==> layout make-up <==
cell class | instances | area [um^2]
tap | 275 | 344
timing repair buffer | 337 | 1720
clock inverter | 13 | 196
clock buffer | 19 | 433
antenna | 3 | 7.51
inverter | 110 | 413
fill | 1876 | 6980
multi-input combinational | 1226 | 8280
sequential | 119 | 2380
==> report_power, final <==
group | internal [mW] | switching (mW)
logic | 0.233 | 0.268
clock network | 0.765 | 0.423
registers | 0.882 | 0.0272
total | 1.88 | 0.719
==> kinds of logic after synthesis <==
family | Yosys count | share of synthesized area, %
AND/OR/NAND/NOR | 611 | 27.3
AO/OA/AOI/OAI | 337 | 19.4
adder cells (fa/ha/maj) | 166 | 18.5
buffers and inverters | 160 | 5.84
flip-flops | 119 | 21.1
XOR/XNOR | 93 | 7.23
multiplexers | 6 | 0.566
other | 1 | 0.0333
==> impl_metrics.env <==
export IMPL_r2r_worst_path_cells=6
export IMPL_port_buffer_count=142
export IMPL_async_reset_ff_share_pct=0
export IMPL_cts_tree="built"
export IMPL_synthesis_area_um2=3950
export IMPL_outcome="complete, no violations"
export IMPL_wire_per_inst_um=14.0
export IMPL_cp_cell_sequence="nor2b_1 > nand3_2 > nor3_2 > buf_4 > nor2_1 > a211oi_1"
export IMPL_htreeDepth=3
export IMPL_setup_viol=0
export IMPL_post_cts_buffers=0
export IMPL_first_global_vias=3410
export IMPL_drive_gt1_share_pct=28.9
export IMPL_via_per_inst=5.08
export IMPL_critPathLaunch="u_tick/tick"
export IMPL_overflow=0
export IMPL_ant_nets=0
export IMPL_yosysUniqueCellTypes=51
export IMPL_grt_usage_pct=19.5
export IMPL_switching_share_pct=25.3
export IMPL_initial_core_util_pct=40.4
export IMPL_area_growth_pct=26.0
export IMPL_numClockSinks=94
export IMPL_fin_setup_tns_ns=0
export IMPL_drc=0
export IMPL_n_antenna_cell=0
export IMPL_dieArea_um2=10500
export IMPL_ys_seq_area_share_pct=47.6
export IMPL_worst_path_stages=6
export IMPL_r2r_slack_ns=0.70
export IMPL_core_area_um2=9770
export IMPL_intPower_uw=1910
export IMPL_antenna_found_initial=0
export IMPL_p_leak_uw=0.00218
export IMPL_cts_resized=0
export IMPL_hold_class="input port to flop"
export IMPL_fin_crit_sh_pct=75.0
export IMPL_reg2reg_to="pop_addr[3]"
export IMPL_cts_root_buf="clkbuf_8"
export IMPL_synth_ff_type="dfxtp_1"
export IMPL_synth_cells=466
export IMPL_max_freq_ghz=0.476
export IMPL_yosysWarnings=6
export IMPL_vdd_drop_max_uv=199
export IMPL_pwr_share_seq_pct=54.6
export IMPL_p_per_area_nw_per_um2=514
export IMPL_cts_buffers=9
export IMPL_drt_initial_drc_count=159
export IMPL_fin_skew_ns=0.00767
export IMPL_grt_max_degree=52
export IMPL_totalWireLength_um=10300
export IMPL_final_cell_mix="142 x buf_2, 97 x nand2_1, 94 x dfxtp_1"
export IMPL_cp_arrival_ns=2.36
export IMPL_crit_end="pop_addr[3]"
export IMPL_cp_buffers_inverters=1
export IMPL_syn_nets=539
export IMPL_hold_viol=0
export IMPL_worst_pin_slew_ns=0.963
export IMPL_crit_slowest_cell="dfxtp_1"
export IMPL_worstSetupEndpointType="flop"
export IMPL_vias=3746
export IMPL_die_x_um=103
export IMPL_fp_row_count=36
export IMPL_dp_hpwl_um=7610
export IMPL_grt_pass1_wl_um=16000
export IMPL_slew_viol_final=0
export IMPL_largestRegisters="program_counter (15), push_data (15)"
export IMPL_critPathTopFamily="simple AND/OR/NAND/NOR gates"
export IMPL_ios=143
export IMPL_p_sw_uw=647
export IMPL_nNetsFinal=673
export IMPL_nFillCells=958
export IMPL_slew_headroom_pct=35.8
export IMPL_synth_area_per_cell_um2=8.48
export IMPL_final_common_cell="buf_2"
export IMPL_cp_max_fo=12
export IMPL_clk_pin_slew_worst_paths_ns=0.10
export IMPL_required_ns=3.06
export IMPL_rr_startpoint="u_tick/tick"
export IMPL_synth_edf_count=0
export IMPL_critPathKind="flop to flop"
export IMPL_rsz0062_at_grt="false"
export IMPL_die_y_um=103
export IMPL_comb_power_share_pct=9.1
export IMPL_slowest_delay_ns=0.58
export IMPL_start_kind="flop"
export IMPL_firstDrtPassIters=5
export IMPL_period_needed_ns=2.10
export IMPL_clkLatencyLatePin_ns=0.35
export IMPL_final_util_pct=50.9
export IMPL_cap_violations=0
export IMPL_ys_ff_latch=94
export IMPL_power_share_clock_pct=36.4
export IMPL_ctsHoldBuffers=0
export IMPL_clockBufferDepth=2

______

Take exactly the lines from the one containing "export IMPL_hold_viol=0" through the one containing "export IMPL_slew_viol_final=0" in the data above, and output them with nothing added.

**Response to the task:**
export IMPL_hold_viol=0
export IMPL_worst_pin_slew_ns=0.963
export IMPL_crit_slowest_cell="dfxtp_1"
export IMPL_worstSetupEndpointType="flop"
export IMPL_vias=3746
export IMPL_die_x_um=103
export IMPL_fp_row_count=36
export IMPL_dp_hpwl_um=7610
export IMPL_grt_pass1_wl_um=16000
export IMPL_slew_viol_final=0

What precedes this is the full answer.